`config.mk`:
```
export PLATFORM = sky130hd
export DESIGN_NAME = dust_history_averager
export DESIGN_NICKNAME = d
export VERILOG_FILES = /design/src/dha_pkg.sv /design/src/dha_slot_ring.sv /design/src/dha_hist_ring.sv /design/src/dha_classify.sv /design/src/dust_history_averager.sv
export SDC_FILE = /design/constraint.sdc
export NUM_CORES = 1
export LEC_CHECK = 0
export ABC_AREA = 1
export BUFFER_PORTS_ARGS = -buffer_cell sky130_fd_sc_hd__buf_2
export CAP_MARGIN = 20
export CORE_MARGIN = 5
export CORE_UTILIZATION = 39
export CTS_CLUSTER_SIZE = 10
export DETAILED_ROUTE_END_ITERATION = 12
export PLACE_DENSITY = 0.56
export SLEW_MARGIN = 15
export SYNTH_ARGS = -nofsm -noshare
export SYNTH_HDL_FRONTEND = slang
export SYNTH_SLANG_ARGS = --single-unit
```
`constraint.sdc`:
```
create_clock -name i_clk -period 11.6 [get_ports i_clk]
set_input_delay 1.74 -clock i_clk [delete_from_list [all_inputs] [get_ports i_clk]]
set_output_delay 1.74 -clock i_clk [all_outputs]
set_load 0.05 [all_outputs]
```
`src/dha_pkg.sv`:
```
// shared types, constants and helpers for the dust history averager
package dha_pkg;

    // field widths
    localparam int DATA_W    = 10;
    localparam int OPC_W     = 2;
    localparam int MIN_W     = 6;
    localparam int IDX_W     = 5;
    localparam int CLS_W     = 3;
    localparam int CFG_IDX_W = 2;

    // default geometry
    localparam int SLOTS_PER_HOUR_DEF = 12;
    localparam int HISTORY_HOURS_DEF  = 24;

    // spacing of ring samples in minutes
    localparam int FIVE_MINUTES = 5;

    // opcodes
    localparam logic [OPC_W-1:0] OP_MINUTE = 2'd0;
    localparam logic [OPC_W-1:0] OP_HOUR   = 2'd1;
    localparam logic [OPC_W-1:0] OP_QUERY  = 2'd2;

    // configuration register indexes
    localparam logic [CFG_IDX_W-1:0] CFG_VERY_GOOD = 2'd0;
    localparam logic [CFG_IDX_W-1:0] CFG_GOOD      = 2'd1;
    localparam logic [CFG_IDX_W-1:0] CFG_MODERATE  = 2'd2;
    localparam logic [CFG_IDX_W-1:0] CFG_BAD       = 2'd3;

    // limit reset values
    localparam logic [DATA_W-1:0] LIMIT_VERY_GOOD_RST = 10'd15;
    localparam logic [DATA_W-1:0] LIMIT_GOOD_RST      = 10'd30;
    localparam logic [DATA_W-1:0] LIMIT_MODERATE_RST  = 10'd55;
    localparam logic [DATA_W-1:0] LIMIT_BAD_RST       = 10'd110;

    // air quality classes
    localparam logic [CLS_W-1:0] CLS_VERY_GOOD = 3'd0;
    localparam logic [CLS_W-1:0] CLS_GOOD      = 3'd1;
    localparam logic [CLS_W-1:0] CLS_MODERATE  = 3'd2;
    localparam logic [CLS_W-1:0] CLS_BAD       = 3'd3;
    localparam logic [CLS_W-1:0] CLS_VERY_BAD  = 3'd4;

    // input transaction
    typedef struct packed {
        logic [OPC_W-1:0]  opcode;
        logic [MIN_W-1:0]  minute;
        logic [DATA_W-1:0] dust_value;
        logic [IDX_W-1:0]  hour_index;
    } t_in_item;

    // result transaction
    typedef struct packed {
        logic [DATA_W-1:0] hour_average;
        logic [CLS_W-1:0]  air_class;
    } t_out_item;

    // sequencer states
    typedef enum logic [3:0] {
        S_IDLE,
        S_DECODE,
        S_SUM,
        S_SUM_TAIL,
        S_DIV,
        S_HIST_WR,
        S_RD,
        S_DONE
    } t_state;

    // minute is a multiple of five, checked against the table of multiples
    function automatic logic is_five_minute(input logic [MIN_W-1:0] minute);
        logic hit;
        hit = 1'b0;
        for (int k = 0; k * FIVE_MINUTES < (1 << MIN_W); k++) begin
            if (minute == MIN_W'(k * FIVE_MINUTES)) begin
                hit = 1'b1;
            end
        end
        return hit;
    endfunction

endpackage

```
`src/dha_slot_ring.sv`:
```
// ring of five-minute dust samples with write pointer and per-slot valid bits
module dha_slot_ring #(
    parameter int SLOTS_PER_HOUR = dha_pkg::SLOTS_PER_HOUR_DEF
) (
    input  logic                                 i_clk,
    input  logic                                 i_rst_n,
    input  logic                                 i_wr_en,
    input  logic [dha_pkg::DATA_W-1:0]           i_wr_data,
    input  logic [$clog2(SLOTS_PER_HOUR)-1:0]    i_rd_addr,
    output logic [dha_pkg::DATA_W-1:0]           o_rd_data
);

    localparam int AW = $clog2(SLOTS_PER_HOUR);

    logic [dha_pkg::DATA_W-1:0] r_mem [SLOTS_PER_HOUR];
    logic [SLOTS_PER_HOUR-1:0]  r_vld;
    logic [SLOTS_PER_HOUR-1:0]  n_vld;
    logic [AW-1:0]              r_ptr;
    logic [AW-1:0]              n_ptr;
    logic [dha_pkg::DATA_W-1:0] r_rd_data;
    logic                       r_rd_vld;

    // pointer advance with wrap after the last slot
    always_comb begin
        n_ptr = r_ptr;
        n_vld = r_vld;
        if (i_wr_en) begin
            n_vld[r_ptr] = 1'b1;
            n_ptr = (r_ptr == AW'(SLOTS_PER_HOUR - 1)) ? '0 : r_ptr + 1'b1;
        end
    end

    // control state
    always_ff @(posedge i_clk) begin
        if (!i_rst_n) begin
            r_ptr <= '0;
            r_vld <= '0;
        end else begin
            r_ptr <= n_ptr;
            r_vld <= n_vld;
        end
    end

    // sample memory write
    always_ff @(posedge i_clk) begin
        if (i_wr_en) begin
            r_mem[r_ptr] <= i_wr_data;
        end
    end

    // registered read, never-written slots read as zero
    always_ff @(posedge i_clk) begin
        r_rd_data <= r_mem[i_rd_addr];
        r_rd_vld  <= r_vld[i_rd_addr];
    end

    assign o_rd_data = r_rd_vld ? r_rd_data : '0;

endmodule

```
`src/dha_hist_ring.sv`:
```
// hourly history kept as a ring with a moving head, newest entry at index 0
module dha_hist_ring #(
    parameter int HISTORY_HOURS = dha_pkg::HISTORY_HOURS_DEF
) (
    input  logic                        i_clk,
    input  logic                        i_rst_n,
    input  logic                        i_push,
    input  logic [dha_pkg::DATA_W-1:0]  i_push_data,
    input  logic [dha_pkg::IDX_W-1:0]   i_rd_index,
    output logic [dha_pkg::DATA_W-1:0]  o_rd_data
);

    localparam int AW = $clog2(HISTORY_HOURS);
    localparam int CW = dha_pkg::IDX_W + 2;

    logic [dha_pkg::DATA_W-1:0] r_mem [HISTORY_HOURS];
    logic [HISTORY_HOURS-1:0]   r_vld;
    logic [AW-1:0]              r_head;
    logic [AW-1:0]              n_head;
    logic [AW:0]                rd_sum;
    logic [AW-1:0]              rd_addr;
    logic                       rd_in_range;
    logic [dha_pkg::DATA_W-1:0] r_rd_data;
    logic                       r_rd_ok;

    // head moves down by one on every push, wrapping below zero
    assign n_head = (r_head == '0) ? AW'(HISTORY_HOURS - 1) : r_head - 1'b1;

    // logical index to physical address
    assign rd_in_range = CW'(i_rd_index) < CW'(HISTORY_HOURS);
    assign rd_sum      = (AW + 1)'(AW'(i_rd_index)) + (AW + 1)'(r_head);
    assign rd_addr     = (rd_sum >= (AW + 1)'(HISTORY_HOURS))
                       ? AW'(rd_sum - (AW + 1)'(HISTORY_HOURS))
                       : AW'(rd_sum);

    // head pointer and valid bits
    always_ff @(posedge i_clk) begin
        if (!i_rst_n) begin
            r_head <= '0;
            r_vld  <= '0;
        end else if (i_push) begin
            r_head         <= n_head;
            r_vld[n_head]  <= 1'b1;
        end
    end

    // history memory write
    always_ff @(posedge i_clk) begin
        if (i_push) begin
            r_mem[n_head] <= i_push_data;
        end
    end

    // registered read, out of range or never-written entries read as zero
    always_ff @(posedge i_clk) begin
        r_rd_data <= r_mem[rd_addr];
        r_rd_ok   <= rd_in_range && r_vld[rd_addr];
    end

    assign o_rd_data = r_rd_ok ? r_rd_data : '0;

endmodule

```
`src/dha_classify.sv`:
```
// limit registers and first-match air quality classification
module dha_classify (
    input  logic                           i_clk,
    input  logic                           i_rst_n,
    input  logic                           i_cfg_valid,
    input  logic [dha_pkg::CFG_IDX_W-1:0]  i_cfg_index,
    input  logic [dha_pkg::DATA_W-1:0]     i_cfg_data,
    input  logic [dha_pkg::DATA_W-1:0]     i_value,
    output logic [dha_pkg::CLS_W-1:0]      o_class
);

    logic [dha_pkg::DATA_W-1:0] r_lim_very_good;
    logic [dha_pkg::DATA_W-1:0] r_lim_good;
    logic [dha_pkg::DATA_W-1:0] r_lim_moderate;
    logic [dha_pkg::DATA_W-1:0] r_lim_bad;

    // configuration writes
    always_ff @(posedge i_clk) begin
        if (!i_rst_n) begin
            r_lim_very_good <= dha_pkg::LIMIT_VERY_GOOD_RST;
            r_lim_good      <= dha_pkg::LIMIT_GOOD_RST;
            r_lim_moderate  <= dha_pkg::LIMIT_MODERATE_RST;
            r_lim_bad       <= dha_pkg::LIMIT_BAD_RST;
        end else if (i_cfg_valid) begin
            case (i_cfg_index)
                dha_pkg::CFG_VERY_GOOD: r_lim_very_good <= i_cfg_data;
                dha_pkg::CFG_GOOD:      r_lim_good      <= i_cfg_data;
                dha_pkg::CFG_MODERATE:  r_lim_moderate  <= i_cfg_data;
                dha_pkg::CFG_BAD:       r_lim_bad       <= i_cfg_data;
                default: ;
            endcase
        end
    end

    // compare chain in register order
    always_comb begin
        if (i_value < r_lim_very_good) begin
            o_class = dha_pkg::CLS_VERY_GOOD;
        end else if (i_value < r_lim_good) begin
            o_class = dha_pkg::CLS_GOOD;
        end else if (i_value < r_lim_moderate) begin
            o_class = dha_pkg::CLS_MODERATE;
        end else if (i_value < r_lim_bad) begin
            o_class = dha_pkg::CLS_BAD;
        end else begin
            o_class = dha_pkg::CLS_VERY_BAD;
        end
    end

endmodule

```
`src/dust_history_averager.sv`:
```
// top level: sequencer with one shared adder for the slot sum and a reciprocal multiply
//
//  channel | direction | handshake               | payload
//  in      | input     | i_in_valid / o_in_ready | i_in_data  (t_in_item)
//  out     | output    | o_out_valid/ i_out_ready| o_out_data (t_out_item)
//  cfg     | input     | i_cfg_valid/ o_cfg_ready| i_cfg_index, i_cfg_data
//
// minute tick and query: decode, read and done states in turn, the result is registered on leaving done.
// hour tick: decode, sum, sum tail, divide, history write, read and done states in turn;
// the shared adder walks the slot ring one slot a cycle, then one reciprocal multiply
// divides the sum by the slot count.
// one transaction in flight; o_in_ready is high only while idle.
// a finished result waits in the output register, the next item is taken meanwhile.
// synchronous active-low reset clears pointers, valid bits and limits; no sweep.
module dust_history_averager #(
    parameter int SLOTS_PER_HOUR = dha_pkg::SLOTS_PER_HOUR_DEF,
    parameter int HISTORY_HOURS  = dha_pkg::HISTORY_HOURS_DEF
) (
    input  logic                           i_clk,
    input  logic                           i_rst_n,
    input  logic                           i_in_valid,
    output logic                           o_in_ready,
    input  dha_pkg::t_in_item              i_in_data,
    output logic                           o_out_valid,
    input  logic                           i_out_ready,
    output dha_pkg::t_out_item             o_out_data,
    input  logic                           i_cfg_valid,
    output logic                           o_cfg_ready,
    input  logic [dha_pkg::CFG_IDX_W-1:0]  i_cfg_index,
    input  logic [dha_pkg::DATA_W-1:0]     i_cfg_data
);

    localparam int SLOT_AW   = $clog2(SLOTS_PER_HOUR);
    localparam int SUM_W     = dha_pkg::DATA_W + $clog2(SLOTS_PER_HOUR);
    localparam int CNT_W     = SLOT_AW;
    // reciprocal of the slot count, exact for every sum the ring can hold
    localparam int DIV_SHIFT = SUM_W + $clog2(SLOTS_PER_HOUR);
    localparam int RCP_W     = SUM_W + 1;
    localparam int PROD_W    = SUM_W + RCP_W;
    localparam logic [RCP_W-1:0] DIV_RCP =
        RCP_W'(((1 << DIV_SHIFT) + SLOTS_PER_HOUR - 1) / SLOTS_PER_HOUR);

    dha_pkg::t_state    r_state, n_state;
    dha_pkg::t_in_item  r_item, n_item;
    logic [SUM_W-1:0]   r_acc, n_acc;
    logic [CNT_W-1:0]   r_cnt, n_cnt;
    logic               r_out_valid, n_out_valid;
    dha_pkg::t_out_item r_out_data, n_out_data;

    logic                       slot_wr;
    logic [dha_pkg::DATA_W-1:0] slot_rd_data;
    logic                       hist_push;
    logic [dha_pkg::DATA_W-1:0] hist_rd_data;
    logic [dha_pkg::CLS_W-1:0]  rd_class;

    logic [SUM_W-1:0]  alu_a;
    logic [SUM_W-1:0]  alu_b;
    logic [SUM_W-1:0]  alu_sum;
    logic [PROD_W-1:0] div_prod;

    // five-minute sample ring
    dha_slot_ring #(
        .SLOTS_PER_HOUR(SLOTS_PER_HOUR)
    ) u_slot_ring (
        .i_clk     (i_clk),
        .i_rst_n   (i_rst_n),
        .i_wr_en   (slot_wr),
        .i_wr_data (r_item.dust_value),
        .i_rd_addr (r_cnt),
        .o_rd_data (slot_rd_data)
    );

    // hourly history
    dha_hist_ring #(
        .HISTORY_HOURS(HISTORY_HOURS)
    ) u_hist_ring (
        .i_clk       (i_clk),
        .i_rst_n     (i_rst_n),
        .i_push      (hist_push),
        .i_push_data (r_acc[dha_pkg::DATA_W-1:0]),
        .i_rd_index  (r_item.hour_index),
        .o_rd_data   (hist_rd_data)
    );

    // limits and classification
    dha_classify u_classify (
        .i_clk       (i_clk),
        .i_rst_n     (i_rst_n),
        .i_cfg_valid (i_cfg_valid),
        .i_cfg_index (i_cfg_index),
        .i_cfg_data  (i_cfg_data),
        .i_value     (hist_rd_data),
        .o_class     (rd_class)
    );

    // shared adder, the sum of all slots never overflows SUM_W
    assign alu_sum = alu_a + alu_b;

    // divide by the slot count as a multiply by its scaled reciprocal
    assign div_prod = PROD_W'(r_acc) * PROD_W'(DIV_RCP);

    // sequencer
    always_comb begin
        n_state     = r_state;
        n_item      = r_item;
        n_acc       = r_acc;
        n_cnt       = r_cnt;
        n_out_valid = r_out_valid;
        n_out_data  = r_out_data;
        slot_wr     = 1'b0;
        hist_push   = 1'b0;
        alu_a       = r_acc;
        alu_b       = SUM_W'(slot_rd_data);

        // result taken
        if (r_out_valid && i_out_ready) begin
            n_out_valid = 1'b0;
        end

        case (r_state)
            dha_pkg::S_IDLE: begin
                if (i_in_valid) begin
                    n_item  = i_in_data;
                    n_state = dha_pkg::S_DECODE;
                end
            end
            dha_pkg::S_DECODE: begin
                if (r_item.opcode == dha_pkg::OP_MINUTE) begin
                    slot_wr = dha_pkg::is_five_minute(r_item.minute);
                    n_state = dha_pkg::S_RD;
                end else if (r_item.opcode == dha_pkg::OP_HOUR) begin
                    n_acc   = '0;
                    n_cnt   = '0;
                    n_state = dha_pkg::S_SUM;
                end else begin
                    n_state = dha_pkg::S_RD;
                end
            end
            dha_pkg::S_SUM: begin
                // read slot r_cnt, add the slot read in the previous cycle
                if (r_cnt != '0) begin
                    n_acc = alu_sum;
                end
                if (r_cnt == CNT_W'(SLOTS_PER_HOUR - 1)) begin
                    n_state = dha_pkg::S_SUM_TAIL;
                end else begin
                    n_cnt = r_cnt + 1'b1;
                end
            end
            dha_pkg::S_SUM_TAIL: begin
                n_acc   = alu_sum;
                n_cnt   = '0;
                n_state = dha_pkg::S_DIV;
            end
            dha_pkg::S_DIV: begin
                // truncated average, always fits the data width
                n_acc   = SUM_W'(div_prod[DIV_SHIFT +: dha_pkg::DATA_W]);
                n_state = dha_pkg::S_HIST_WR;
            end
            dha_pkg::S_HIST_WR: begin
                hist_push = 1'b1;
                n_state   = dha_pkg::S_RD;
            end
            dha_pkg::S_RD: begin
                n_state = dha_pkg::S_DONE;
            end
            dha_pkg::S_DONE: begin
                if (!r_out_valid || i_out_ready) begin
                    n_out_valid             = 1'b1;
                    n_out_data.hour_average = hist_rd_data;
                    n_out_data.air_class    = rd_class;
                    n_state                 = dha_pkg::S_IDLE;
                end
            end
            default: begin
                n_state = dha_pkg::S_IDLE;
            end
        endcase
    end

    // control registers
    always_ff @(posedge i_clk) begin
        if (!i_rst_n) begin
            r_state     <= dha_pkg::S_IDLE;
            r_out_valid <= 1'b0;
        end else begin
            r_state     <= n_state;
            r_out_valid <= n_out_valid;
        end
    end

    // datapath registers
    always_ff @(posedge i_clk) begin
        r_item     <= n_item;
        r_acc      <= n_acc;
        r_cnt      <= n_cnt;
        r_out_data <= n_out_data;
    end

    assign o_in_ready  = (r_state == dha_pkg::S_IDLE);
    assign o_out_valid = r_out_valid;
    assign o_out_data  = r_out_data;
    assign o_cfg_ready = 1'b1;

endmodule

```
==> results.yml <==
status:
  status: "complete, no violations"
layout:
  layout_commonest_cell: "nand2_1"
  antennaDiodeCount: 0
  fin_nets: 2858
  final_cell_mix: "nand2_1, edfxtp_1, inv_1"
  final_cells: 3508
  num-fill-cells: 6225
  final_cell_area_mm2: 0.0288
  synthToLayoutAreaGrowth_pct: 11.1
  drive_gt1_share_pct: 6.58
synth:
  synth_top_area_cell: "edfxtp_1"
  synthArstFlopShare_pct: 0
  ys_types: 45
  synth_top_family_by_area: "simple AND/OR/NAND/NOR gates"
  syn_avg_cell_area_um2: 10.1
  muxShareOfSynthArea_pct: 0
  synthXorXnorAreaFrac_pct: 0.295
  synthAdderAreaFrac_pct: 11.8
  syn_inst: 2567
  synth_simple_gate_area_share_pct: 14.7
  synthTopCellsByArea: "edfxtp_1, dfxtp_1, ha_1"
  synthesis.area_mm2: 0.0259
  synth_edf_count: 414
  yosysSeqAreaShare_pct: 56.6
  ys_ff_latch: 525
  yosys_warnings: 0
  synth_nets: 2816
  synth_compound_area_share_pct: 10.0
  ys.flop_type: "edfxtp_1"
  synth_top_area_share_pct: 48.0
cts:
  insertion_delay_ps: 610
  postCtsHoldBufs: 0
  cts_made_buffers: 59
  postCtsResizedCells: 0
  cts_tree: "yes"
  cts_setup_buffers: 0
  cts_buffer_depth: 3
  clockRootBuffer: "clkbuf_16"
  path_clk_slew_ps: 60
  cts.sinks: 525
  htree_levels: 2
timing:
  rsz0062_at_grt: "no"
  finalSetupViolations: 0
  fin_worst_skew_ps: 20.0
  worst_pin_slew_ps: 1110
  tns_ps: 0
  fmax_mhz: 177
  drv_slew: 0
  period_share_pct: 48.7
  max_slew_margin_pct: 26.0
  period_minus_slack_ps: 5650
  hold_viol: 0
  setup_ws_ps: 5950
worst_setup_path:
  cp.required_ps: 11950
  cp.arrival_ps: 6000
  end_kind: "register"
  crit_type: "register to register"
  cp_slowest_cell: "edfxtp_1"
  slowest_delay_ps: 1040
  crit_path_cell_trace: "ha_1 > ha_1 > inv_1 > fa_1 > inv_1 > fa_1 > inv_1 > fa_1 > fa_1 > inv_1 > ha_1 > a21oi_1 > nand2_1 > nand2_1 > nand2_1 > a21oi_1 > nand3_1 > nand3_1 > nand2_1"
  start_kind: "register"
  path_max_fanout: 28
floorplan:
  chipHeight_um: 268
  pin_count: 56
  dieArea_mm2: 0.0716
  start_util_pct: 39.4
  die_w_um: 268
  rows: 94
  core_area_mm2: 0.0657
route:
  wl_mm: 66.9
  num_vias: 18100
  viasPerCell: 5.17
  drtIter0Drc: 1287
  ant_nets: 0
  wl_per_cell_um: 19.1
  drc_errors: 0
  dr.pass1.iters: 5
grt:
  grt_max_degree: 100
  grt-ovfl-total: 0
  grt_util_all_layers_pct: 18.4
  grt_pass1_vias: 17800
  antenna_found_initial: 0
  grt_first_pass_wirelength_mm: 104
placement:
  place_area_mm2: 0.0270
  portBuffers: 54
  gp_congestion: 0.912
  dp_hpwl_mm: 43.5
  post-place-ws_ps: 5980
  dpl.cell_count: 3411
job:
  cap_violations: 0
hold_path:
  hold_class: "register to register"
--------
**Work required**
Take the stretch of lines above from the one containing "drive_gt1_share_pct: 6.58" through the one containing "syn_inst: 2567" and repeat it exactly, adding no other line.

**Expected output**
  drive_gt1_share_pct: 6.58
synth:
  synth_top_area_cell: "edfxtp_1"
  synthArstFlopShare_pct: 0
  ys_types: 45
  synth_top_family_by_area: "simple AND/OR/NAND/NOR gates"
  syn_avg_cell_area_um2: 10.1
  muxShareOfSynthArea_pct: 0
  synthXorXnorAreaFrac_pct: 0.295
  synthAdderAreaFrac_pct: 11.8
  syn_inst: 2567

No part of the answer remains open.